Our previous blog, MapReduce on 27,000 books using multiple storage accounts and HDInsight showed you how to run the Java version of the MapReduce code against the Gutenberg dataset we uploaded to the blog storage.  We also explained how you can add multiple storage accounts and access them from your HDInsight cluster.  In this blog, we’ll take a smaller step and show you how this works with the JavaScript example, and see if it can operate on a real dataset. 

The JavaScript Console gives you simpler syntax, and a convenient web interface.  You can do quick tasks such as running a query, and check on your data without having to RDP into your HDInsight cluster head node.   It is for convenience only; not meant for complex workflow.  The JavaScript has a few features built in, that includes being able to use the HDFS commands such as ls, mkdir, copy files, etc.  Moreover, it allows you to invoke pig commands. 

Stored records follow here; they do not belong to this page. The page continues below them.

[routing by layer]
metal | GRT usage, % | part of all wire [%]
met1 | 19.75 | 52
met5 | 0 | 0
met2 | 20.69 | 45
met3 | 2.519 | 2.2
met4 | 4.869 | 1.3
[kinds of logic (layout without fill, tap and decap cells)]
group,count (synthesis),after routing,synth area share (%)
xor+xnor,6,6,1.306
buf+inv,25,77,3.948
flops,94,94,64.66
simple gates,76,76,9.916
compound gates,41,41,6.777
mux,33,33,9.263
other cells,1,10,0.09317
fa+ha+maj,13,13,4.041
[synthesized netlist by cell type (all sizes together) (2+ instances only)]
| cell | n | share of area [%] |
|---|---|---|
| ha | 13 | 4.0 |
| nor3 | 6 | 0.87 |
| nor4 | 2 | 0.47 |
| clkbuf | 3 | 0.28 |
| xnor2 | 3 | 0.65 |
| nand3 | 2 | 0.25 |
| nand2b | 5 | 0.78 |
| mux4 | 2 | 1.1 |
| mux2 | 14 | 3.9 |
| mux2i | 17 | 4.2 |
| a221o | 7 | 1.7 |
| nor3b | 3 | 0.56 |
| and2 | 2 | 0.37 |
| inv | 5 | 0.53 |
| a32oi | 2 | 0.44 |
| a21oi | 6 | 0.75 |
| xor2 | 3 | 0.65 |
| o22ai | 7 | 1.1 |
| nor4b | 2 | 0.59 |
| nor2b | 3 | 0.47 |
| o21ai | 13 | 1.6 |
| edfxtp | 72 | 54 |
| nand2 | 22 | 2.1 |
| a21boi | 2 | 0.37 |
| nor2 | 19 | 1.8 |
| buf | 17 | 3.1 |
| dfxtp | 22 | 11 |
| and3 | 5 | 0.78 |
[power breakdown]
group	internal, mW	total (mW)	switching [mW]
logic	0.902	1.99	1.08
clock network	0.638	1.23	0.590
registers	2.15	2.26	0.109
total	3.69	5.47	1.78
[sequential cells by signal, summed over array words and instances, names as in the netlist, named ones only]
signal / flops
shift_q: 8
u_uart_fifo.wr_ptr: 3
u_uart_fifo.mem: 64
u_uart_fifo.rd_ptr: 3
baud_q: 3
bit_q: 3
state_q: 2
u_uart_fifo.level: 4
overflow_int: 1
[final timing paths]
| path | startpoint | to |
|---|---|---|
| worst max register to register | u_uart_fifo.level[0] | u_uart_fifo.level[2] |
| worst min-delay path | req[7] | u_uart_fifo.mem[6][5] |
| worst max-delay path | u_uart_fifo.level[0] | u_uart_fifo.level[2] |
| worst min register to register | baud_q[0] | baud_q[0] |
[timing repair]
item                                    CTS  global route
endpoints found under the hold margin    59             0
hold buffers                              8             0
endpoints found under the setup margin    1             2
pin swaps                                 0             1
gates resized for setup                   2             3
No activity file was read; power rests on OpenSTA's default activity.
**src/common/io_consts.svh**
```systemverilog
`ifndef IO_CONSTS_SVH
`define IO_CONSTS_SVH

// upper address nibble of each block
`define REGION_UART 4'h0
`define REGION_GPIO 4'h1
`define REGION_IRQ  4'h7
`define REGION_RAM  4'h8

// uart registers
`define UART_DATA   4'h0
`define UART_STATUS 4'h1

// gpio registers
`define GPIO_OUT  4'h0
`define GPIO_IN   4'h1
`define GPIO_MASK 4'h2
`define GPIO_FLAG 4'h3

// interrupt controller registers
`define IRQ_ENABLE  4'h0
`define IRQ_PENDING 4'h1

`define UART_FIFO_DEPTH 8

// clocks per serial bit, small so simulations stay short
`define UART_CLKS_PER_BIT 8

`define SCRATCH_WORDS 512

`endif

```
**src/common/io_pkg.sv**
```systemverilog
`default_nettype none

package io_pkg;

	// bus widths
	typedef logic [15:0] word_t;
	typedef logic [15:0] addr_t;
	typedef logic [3:0]  reg_off_t;	// register offset inside a block
	typedef logic [8:0]  ram_addr_t;
	typedef logic [7:0]  byte_t;	// uart character

	// interrupt sources: bit 0 gpio, bit 1 uart empty, bit 2 uart overflow
	typedef logic [2:0] irq_vec_t;
	typedef logic [1:0] irq_id_t;	// encoded source number

	// which block a bus cycle addressed
	typedef enum logic [2:0] {
		SEL_UART,
		SEL_GPIO,
		SEL_IRQ,
		SEL_RAM,
		SEL_NONE
	} periph_sel_t;

	// tx shifter states
	typedef enum logic [1:0] {
		ST_IDLE,
		ST_START,
		ST_DATA,
		ST_STOP
	} uart_state_t;

	// request as seen by every peripheral
	typedef struct packed {
		addr_t addr;
		word_t wdata;
		logic  wr;
		logic  rd;
	} bus_req_t;

endpackage

`default_nettype wire

```
**src/logic/gpio.sv**
```systemverilog
`default_nettype none

`include "io_consts.svh"

module gpio (
	input  logic             CLK,
	input  logic             RSTb,
	input  io_pkg::bus_req_t req,
	input  logic             wr_sel,
	input  logic             rd_sel,
	output io_pkg::word_t    rdata,
	input  logic [5:0]       gpio_in,
	output logic [3:0]       gpio_out,
	output logic             gpio_int
);
	import io_pkg::*;

	reg_off_t   offset;
	logic [3:0] out_q;
	logic [5:0] sync1_q;
	logic [5:0] sync2_q;
	logic [5:0] prev_q;	// last synchronized value for edge detect
	logic [5:0] mask_q;
	logic [5:0] flag_q;
	logic [5:0] rise;
	logic       flag_clear;

	assign offset     = req.addr[3:0];
	assign rise       = sync2_q & ~prev_q & mask_q;
	assign flag_clear = rd_sel && (offset == `GPIO_FLAG);

	always_ff @(posedge CLK) begin
		if (!RSTb) begin
			out_q   <= '0;
			mask_q  <= '0;
			sync1_q <= '0;
			sync2_q <= '0;
			prev_q  <= '0;
			flag_q  <= '0;
		end else begin
			sync1_q <= gpio_in;
			sync2_q <= sync1_q;
			prev_q  <= sync2_q;
			if (wr_sel && offset == `GPIO_OUT)
				out_q <= req.wdata[3:0];
			if (wr_sel && offset == `GPIO_MASK)
				mask_q <= req.wdata[5:0];
			// an edge in the same cycle as the clearing read survives
			if (flag_clear)
				flag_q <= rise;
			else
				flag_q <= flag_q | rise;
		end
	end

	always_comb begin
		case (offset)
			`GPIO_OUT:  rdata = {12'd0, out_q};
			`GPIO_IN:   rdata = {10'd0, sync2_q};
			`GPIO_MASK: rdata = {10'd0, mask_q};
			`GPIO_FLAG: rdata = {10'd0, flag_q};
			default:    rdata = '0;
		endcase
	end

	assign gpio_out = out_q;
	assign gpio_int = |flag_q;

endmodule

`default_nettype wire

```
**config.mk**
```make
export PLATFORM = sky130hd
export DESIGN_NAME = gpio
export DESIGN_NICKNAME = d
export VERILOG_FILES = /design/src/common/io_pkg.sv /design/src/logic/gpio.sv
export VERILOG_INCLUDE_DIRS = /design/src /design/src/common
export SDC_FILE = /design/constraint.sdc
export NUM_CORES = 1
export LEC_CHECK = 0
export ABC_CLOCK_PERIOD_IN_PS = 2070
export BUFFER_PORTS_ARGS = -buffer_cell sky130_fd_sc_hd__buf_4
export CORE_ASPECT_RATIO = 0.9
export CORE_MARGIN = 2
export CORE_UTILIZATION = 46
export DETAILED_ROUTE_END_ITERATION = 7
export PLACE_DENSITY_LB_ADDON = 0.12
export SLEW_MARGIN = 20
export SYNTH_ARGS = -nofsm -noshare
export SYNTH_HDL_FRONTEND = slang
export SYNTH_SLANG_ARGS = --single-unit
```
**constraint.sdc**
```tcl
create_clock -name CLK -period 2.07 [get_ports CLK]
set_input_delay 0.621 -clock CLK [delete_from_list [all_inputs] [get_ports CLK]]
set_output_delay 0.621 -clock CLK [all_outputs]
set_load 0.005 [all_outputs]
```
==> results of run 1 <==
power by group through the flow:
stage | Combinational [uW] | Sequential, uW | Clock, uW
floorplan | 74.4 | 690 | 0
global placement | 99.6 | 692 | 0
detailed placement | 102 | 693 | 0
CTS | 109 | 678 | 352
global route | 120 | 681 | 380
finish | 109 | 678 | 341
per-layer routing:
layer  share of wire  GRT usage  vias to the layer above
met4           0.011     0.0652                        0
met1            0.43      0.194                      466
li1                -          -                      510
met2            0.48      0.266                       37
met3           0.080     0.0738                        5
met5               0          0                        -
state kept, by name, indices dropped and copies added, names as in the netlist:
| register | count |
|---|---|
| prev_q | 6 |
| sync1_q | 6 |
| flag_q | 6 |
| gpio_out | 4 |
| sync2_q | 6 |
| mask_q | 6 |
worst max-delay path by stage:
stage / start / endpoint
6_report: req[19] / rdata[3]
5_1_grt: req[19] / rdata[3]
4_1_cts: req[19] / rdata[1]
3_5_place_dp: req[19] / rdata[1]
3_3_place_gp: req[19] / rdata[1]
2_1_floorplan: req[19] / rdata[2]
through the flow:
step                      setup TNS [ns]  std cells
final                            -0.0587        214
after global routing              -0.204        214
after global placement            -0.645        206
after detailed placement          -0.667        206
after floorplan                        0        147
after CTS                        -0.0744        214
Yosys cell counts:
cell	instances
dfxtp_1	34
mux4_2	4
nand3b_1	6
nor3b_2	1
and3b_2	1
buf_4	12
nor3b_4	1
conb_1	1
nor2b_4	4
mux2i_1	10
mux2_2	2
buf_6	2
or2_2	1
and2b_2	1
clkbuf_1	4
nor2_1	3
and2_1	18
nand3_1	1
nand2_1	17
o21ai_0	6
nor4_1	1
a21boi_0	6
a22oi_1	2
repair_timing:
item,4_1_cts,5_1_grt
setup endpoints to repair,6,6
setup buffers,1,0
gates resized for setup,9,3
final cells by class:
cell class / instances / area [um2] / area share
Tap cell: 42 / 52.6 / 0.0293
Timing Repair Buffer: 36 / 302 / 0.168
Clock inverter: 1 / 7.51 / 0.00418
Sequential cell: 34 / 681 / 0.379
Multi-Input combinational cell: 95 / 712 / 0.397
Clock buffer: 6 / 41.3 / 0.0230
logic make-up (layout without fill, tap and decap cells):
| family | Yosys count | count (layout) |
|---|---|---|
| muxes | 16 | 16 |
| buffers and inverters | 18 | 43 |
| DFF | 34 | 34 |
| AOI/OAI and AO/OA | 14 | 14 |
| other | 1 | 10 |
| and+or+nand+nor | 55 | 55 |
==> impl_metrics.json, run 1 <==
{
  "dp_hpwl_um": 1830,
  "clockBufferDepth": 2,
  "dp_slack_ns": -0.137,
  "clk_latency_ns": 0.34,
  "min_from": "sync1_q[1]",
  "rows": 19,
  "netSwitchingFraction": 0.238,
  "setup_violations": 4,
  "io_pins": 65,
  "fin_skew_ns": 0.0125,
  "grt_overflow_total": 0,
  "cts_max_level": 2,
  "fin_util": 0.590,
  "yosys.area_share.simple": 0.242,
  "viasPerCell": 4.76,
  "fillers": 298,
  "yosys_warnings": 0,
  "start_util": 0.483,
  "grt_max_degree": 41,
  "hold_viol": 0,
  "total_switching_power_uw": 268,
  "failed_checks": "setup timing",
  "grt_usage": 0.165,
  "synth_area_um2": 1470,
  "cp.depth": 4,
  "drt_iter0_markers": 36,
  "startpoint_type": "input port",
  "synth_top_family_by_area": "simple AND/OR/NAND/NOR gates",
  "drc": 0,
  "clk_pin_slew_ns": 0.10,
  "fmax_mhz": 478,
  "cp.required_ns": 1.45,
  "final-max-slew-violation-count": 0,
  "antenna-diode-count": 0,
  "min_delay_path_depth": 1,
  "die-width_um": 63.6,
  "critical_path.top_delay_family": "multiplexers",
  "fp.dieH_um": 57.6,
  "vias": 1018,
  "finalCritPeriodShare": 1.01,
  "tritoncts": "yes",
  "dr.pass1.iters": 2,
  "rsz0062_at_grt": "true",
  "die_area_um2": 3660,
  "fin_area_um2": 1800,
  "r2r_cells": 2,
  "io_buffers": 30,
  "core_area_um2": 3040,
  "power.total_uw": 1130,
  "yosys_register_bits": 34,
  "clock_power_share": 0.303,
  "cts_sinks": 34,
  "crit_arrival_ns": 1.47,
  "regToRegStartpoint": "flag_q[0]",
  "critPathKind": "input port to output pin",
  "routed_wl_um": 2660,
  "ys_seq_area_frac": 0.463,
  "cts_made_buffers": 5,
  "cts-root-buf": "clkbuf_4",
  "path_cells": "buf_12 -> mux4_2 -> nor2b_4 -> buf_6",
  "combPwrFrac": 0.097,
  "nNetsFinal": 216,
  "place_congestion": 0.755,
  "period_needed_ns": 2.09,
  "grt_pass1_vias": 957,
  "mostFrequentLayoutCell": "dfxtp_1",
  "powerDensity_nw_per_um2": 628,
  "syn2layout_area_growth_pct": 22.1,
  "cp_max_fo": 8,
  "synthMuxAreaShare": 0.145,
  "final_cell_mix": "dfxtp_1 (34), buf_4 (30), and2_1 (18)",
  "antenna_left": 0,
  "worst-path-buf-inv": 2,
  "cts_hold_buf": 0,
  "worst_hold_slack_ns": 0.436,
  "synth_top_area_share": 0.463,
  "status": "finished, violations left",
  "min_to": "sync2_q[1]",
  "crit_path_max_incr_delay_ns": 0.49,
  "dpl-instance-area_um2": 1690,
  "synth.avg_cell_area_um2": 10.7,
  "avgRoutedWirePerCell_um": 12.4,
  "p_int_uw": 859,
  "ys_top_cells_by_area": "dfxtp_1 (46%), and2_1 (7.7%), mux2i_1 (6.8%)",
  "yosysTopAreaCell": "dfxtp_1",
  "min_path_type": "register to register",
  "synth_adder_area_share": 0,
  "power_frac_seq": 0.601,
  "synth-compound-area-share": 0.0613,
  "grt_pass1_wl_um": 4510,
  "power.leakage_uw": 0.000720,
  "ys_types": 23,
  "crit_slowest_cell": "mux4_2",
  "synth_xor_area_frac": 0,
  "syn_inst": 138,
  "antenna_found_initial": 0,
  "drv_cap": 0,
  "cp-end-kind": "output pin",
  "r2r_setup_slack_ns": 1.36,
  "fin_ws_ns": -0.0216,
  "peakVddDrop_v": 0.000511,
  "drive_gt1_frac": 0.343,
  "rr_endpoint": "flag_q[0]"
}
(Power assumes the default switching activity.)
==> run 2: changes to the inputs <==
--- a/config.mk
+++ b/config.mk
@@ -8,9 +8,11 @@
 export LEC_CHECK = 0
 export ABC_CLOCK_PERIOD_IN_PS = 2070
 export BUFFER_PORTS_ARGS = -buffer_cell sky130_fd_sc_hd__buf_4
+export CELL_PAD_IN_SITES_DETAIL_PLACEMENT = 1
+export CELL_PAD_IN_SITES_GLOBAL_PLACEMENT = 2
 export CORE_ASPECT_RATIO = 0.9
-export CORE_MARGIN = 2
-export CORE_UTILIZATION = 46
+export CORE_MARGIN = 3
+export CORE_UTILIZATION = 27
 export DETAILED_ROUTE_END_ITERATION = 7
 export PLACE_DENSITY_LB_ADDON = 0.12
 export SLEW_MARGIN = 20
==> run 2 against run 1 <==
Against the previous run:
- power is 11% higher
- flip-flop and latch count unchanged
- non-clock buffer count is 1 higher
- register-to-register slack about the same
- utilization fell by 22 points
- worst setup slack better by 0.0048 ns
- the flow still finishes with violations (setup timing)
- clock skew down 0.0036 ns
- sequential power hardly changed
- first-iteration DRC count fell by 2.8%
- combinational power rose by 6%
- global-route usage decreased by 5.4 points
==> impl_metrics.json, run 2 (synthesis results as in run 1) <==
{
  "path_cells": "buf_12 -> mux4_2 -> nor2b_4 -> buf_6",
  "grt_usage": 0.110,
  "nNetsFinal": 217,
  "place_congestion": 0.661,
  "finalCritPeriodShare": 1.01,
  "drc": 0,
  "rsz0062_at_grt": "true",
  "cts_made_buffers": 5,
  "io_buffers": 30,
  "failed_checks": "setup timing",
  "peakVddDrop_v": 0.000414,
  "fin_ws_ns": -0.0169,
  "tritoncts": "yes",
  "drt_iter0_markers": 35,
  "mostFrequentLayoutCell": "dfxtp_1",
  "drive_gt1_frac": 0.358,
  "dr.pass1.iters": 3,
  "final-max-slew-violation-count": 0,
  "clk_pin_slew_ns": 0.06,
  "routed_wl_um": 3260,
  "cts-root-buf": "clkbuf_8",
  "cts_hold_buf": 0,
  "die_area_um2": 6370,
  "setup_tns_ns": -0.0561,
  "core_area_um2": 5040,
  "powerDensity_nw_per_um2": 668,
  "syn2layout_area_growth_pct": 27.7,
  "avgRoutedWirePerCell_um": 13.7,
  "fin_skew_ns": 0.00896,
  "min_path_type": "register to register",
  "grt_max_degree": 41,
  "clockBufferDepth": 2,
  "viasPerCell": 4.39,
  "hold_viol": 0,
  "antenna_left": 0,
  "dpl-instance-area_um2": 1730,
  "antenna_found_initial": 0,
  "clk_latency_ns": 0.29,
  "start_util": 0.291,
  "startpoint_type": "input port",
  "dp_slack_ns": -0.131,
  "crit_arrival_ns": 1.47,
  "antenna-diode-count": 0,
  "die-width_um": 83.8,
  "grt_pass1_wl_um": 5510,
  "cp.required_ns": 1.45,
  "power.total_uw": 1250,
  "drv_cap": 0,
  "vias": 1045,
  "grt_pass1_vias": 1134,
  "io_pins": 65,
  "cts_max_level": 2,
  "period_needed_ns": 2.09,
  "cts_sinks": 34,
  "fp.dieH_um": 76.0,
  "rows": 24,
  "status": "finished, violations left",
  "setup_violations": 4,
  "final_cell_mix": "dfxtp_1 (34), buf_4 (30), and2_1 (18)",
  "fmax_mhz": 479,
  "worst_hold_slack_ns": 0.434,
  "crit_slowest_cell": "mux4_2",
  "dp_hpwl_um": 2310,
  "cp_max_fo": 7,
  "fin_area_um2": 1880,
  "critPathKind": "input port to output pin",
  "crit_path_max_incr_delay_ns": 0.49,
  "power.leakage_uw": 0.000749,
  "cp-end-kind": "output pin",
  "grt_overflow_total": 0
}
==> run 2: worst max-delay path, delay by kind of cell <==
family	cells	cell delay [ns]
simple gates	1	0.14
mux	1	0.49
buf+inv	2	0.21
==> run 2: per-stage QoR <==
| step | utilization | std cells |
|---|---|---|
| final | 0.372 | 238 |
| after global routing | 0.372 | 238 |
| after CTS | 0.367 | 237 |
| after detailed placement | 0.343 | 230 |
| after global placement | 0.343 | 230 |
| after floorplan | - | 147 |
==> run 2: layout make-up <==
class                      instances  area [um2]
clock buffer                       5        68.8
fill                             582        3170
multi-input combinational         95         714
tap                               65        81.3
sequential                        34         681
clock inverter                     2        10.0
timing repair buffer              37         322
==> run 2: path summary, 6_finish.rpt <==
kind	from	endpoint	slack (ns)	depth (start not counted)
max	req[19]	rdata[0]	-0.02	4
min	sync1_q[5]	sync2_q[5]	0.43	1
max reg2reg	flag_q[4]	flag_q[4]	1.37	2
min reg2reg	sync1_q[5]	sync2_q[5]	0.43	1
==> run 2: what timing repair did <==
action                                  4_1_cts  5_1_grt
buffers inserted                              0        1
pin swaps                                     0        1
endpoints found under the setup margin        6        6
gates resized for setup                      11        5
==> run 2: metal layers <==
| layer | vias to the layer above | GRT usage | share of wire |
|---|---|---|---|
| met5 | - | 0 | 0 |
| met4 | 0 | 0.0579 | 0.021 |
| met3 | 8 | 0.0411 | 0.065 |
| met2 | 33 | 0.163 | 0.45 |
| met1 | 495 | 0.140 | 0.47 |
| li1 | 509 | - | - |
==> run 2: report_power, final <==
part / switching, uW / leakage, uW / total, uW / internal (uW)
Clock: 234 / 0.0000438 / 459 / 225
Combinational: 49.3 / 0.000428 / 115 / 66.1
Sequential: 7.55 / 0.000277 / 678 / 671
==> run 3: changes to the inputs <==
--- a/config.mk
+++ b/config.mk
@@ -6,13 +6,13 @@
 export SDC_FILE = /design/constraint.sdc
 export NUM_CORES = 1
 export LEC_CHECK = 0
-export ABC_CLOCK_PERIOD_IN_PS = 2070
+export ABC_CLOCK_PERIOD_IN_PS = 2550
 export BUFFER_PORTS_ARGS = -buffer_cell sky130_fd_sc_hd__buf_4
 export CELL_PAD_IN_SITES_DETAIL_PLACEMENT = 1
 export CELL_PAD_IN_SITES_GLOBAL_PLACEMENT = 2
 export CORE_ASPECT_RATIO = 0.9
 export CORE_MARGIN = 3
-export CORE_UTILIZATION = 27
+export CORE_UTILIZATION = 29
 export DETAILED_ROUTE_END_ITERATION = 7
 export PLACE_DENSITY_LB_ADDON = 0.12
 export SLEW_MARGIN = 20
==> constraint.sdc (replaced) <==
create_clock -name CLK -period 2.55 [get_ports CLK]
set_input_delay 0.765 -clock CLK [delete_from_list [all_inputs] [get_ports CLK]]
set_output_delay 0.765 -clock CLK [all_outputs]
set_load 0.005 [all_outputs]
==> run 3 against run 2 <==
Against the previous run:
- the flow now finishes without violations
- highest routed layer unchanged
- sequential share of layout area grew 1.7 points
- non-clock buffer count shrank 4
- largest power group unchanged
- critical endpoint is now rdata[1]
- largest cell class unchanged
- worst setup slack gained 0.059 ns
- design area shrank 4.5%
- clock power shrank 13%
==> impl_metrics.json, run 3 (synthesis results as in run 1) <==
{
  "startpoint_type": "input port",
  "grt_pass1_vias": 1063,
  "nNetsFinal": 213,
  "rr_endpoint": "flag_q[4]",
  "crit_arrival_ns": 1.74,
  "regToRegStartpoint": "flag_q[4]",
  "routed_wl_um": 3050,
  "drv_cap": 0,
  "rsz0062_at_grt": "false",
  "r2r_cells": 2,
  "die_area_um2": 5960,
  "clockBufferDepth": 2,
  "power_frac_seq": 0.533,
  "placedCellCount": 224,
  "period_needed_ns": 2.51,
  "endpoint": "rdata[1]",
  "cp.required_ns": 1.79,
  "avgRoutedWirePerCell_um": 13.2,
  "critPathKind": "input port to output pin",
  "cts_hold_buf": 0,
  "mostFrequentLayoutCell": "dfxtp_1",
  "fmax_mhz": 399,
  "fin_skew_ns": 0.00427,
  "post_cts_buffers": 0,
  "netSwitchingFraction": 0.220,
  "cts-root-buf": "clkbuf_8",
  "cts_sinks": 34,
  "dp_hpwl_um": 2230,
  "grt_usage": 0.116,
  "peakVddDrop_v": 0.000345,
  "final_cell_mix": "dfxtp_1 (34), buf_4 (33), and2_1 (18)",
  "power.leakage_uw": 0.000717,
  "grt_max_degree": 41,
  "clk_latency_ns": 0.28,
  "clk_pin_slew_ns": 0.06,
  "drc": 0,
  "place_congestion": 0.709,
  "finalCritPeriodShare": 0.983,
  "r2r_setup_slack_ns": 1.85,
  "finalNonFillerCells": 232,
  "viasPerCell": 4.45,
  "cp-end-kind": "output pin",
  "cts_resized": 0,
  "combPwrFrac": 0.079,
  "core_area_um2": 4660,
  "crit_path_start": "req[19]",
  "start_util": 0.315,
  "syn2layout_area_growth_pct": 22.0,
  "die-width_um": 81.1,
  "powerDensity_nw_per_um2": 576,
  "final-max-slew-violation-count": 0,
  "status": "complete, no violations",
  "grt_overflow_total": 0,
  "hold_viol": 0,
  "drt_iter0_markers": 35,
  "cp_max_fo": 9,
  "tritoncts": "yes",
  "cts_max_level": 2,
  "drive_gt1_frac": 0.324,
  "antenna_left": 0,
  "antenna-diode-count": 0,
  "p_int_uw": 806,
  "cts_made_buffers": 5,
  "rows": 23,
  "antenna_found_initial": 0,
  "dr.pass1.iters": 4,
  "fp.dieH_um": 73.5,
  "min_path_type": "register to register",
  "io_pins": 65,
  "grt_pass1_wl_um": 5140,
  "io_buffers": 30,
  "clock_power_share": 0.388,
  "total_switching_power_uw": 227,
  "vias": 1033,
  "setup_tns_ns": 0,
  "setup_violations": 0
}
[run 3: cell count changes in the layout (fill, tap and decap cells not counted)]
cell and change:
a22oi_1 +2, mux2_2 +1, buf_6 -5, nor2_1 +1, buf_12 -2, mux2_4 -1, buf_4 +3, nor2_2 -1
clkbuf_1 +1, clkbuf_8 +1, clkinv_2 -1, a22oi_2 -2, or2_4 -1, or2_2 +1
[run 3: worst max-delay path: stages]
cell,delay [ns]
buf_4,0.17
mux4_2,0.53
nor2b_4,0.14
buf_4,0.14
[run 3: final cells by class]
| class | instances | area [um2] |
|---|---|---|
| flip-flops and latches | 34 | 681 |
| well taps | 62 | 77.6 |
| clock buffers | 7 | 86.3 |
| fillers | 546 | 2870 |
| repair buffers | 33 | 248 |
| clock inverters | 1 | 5.00 |
| multi-input cells | 95 | 696 |
[run 3: how the worst min path moves through the flow]
stage	depth (start not counted)	to	slack, ns	start
after floorplan	1	sync2_q[0]	0.41	sync1_q[0]
after global placement	1	sync2_q[5]	0.42	sync1_q[5]
after detailed placement	1	sync2_q[2]	0.42	sync1_q[2]
after CTS	1	sync2_q[2]	0.44	sync1_q[2]
after global routing	1	sync2_q[2]	0.45	sync1_q[2]
final	1	sync2_q[2]	0.43	sync1_q[2]
[run 3: metal layers]
metal	up-vias	GRT usage	wire length, um
met3	6	0.0380	221
met4	0	0.0394	36
met5	-	0	0
met2	35	0.190	1430
met1	487	0.143	1370
li1	505	-	-
[run 3: metrics by stage]
stage          instance area (um2)  power [uW]  setup slack, ns  utilization  hold WS [ns]
5_1_grt                       1790        1090          0.00470        0.385         0.447
3_3_place_gp                  1700         643           0.0536        0.365         0.415
3_5_place_dp                  1700         646           0.0368        0.365         0.420
2_1_floorplan                 1500         621            0.274            -         0.412
4_1_cts                       1790        1060           0.0325        0.385         0.436
6_report                      1790        1030           0.0422        0.385         0.433
[run 3: power groups by stage]
stage	clock, uW	sequential, uW	combinational, uW
after floorplan	0	560	60.4
after global placement	0	562	81.0
after detailed placement	0	563	83.1
after CTS	422	550	83.1
after global routing	448	552	92.0
final	401	550	81.7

Let's go through the process of running the PIG Script with the entire Gutenberg collection, we first uploaded the MapReduce word count file, WordCount.js   [link] by typing fs.put()  it brings up dialog box for you to upload the WordCount.js file. 




Next, you can verify that the WordCount.js file has been uploaded properly by typing #cat /user/admin/WordCount.js.  As you noticed, HDFS commands that normally looks like:   hdfs dfs –ls has been abstracted to #ls.

We then ran a Pig command to kick off a set of map reduce operations.  The JavaScript below is compiled into Pig Latin Java and then executed.

pig.from("asv://textfiles@gutenbergstore.blob.core.windows.net/").mapReduce("/user/admin/WordCount.js", "word, count:long").orderBy("count DESC").take(10).to("DaVinciTop10")

  1. Load files from ASV storage, notice the format, asv://container@storageAccoutURL.
  2. Run MapReduce on the dataset using WordCount.js, results are in the format of, words, and count key value pair. 
  3. Sort the key value dictionary by descending count value. 
  4. Copy top 10 of the values to the DaVinciTop10 directory in the default HDFS.

This process may take 10s of minutes to complete, since the dataset is rather large.



The View Log link provides detailed progress logs.



You can check the progress by RDP into the HeadNode, it will give you more detailed progress than the “View Log” link on the JavaScript Console.



Click on The Reduce link in the Table above to check on the Reduce Job, notice there shuffle and sort processes.  Shuffle basically is the process where the reducer is fed with output with all the mappers output that it needs to process.


Click into the Counters link, there are significant amount of data being read and written in this process.  The nice thing about Map Reduce jobs is that you can speed up the process by adding more compute resources. The mapping phase can be significantly speed up by running more processes in parallel.


When everything finishes, the summary page tells us that the pig script was really about 5 different jobs, 07 – 11.  for learning purposes, I’ve posted my results at:  https://github.com/wenming/BigDataSamples/blob/master/gutenberg/results.txt 



The JavaScript Console also provides you with simple graph functions.

file = fs.read("DaVinciTop10")

data = parse(file.data, "word, count:long")





When we compare the entire Gutenberg collection with just the Davinci.txt file, there’s a significant difference, with our new data we can certainly estimate the occurrences of these top words in the English language more accurately than just looking through 1 book.





More data always gives us more confidence, that’s why big data processing is so important.  When it comes to processing large amounts of data, parallel big data processing tools such as HDInsight (Hadoop) can deliver results faster than running them on single workstations.  Map Reduce is like the assembly language of Big Data, Higher level languages such as PIG Latin can be decomposed into a series of map reduce jobs for us.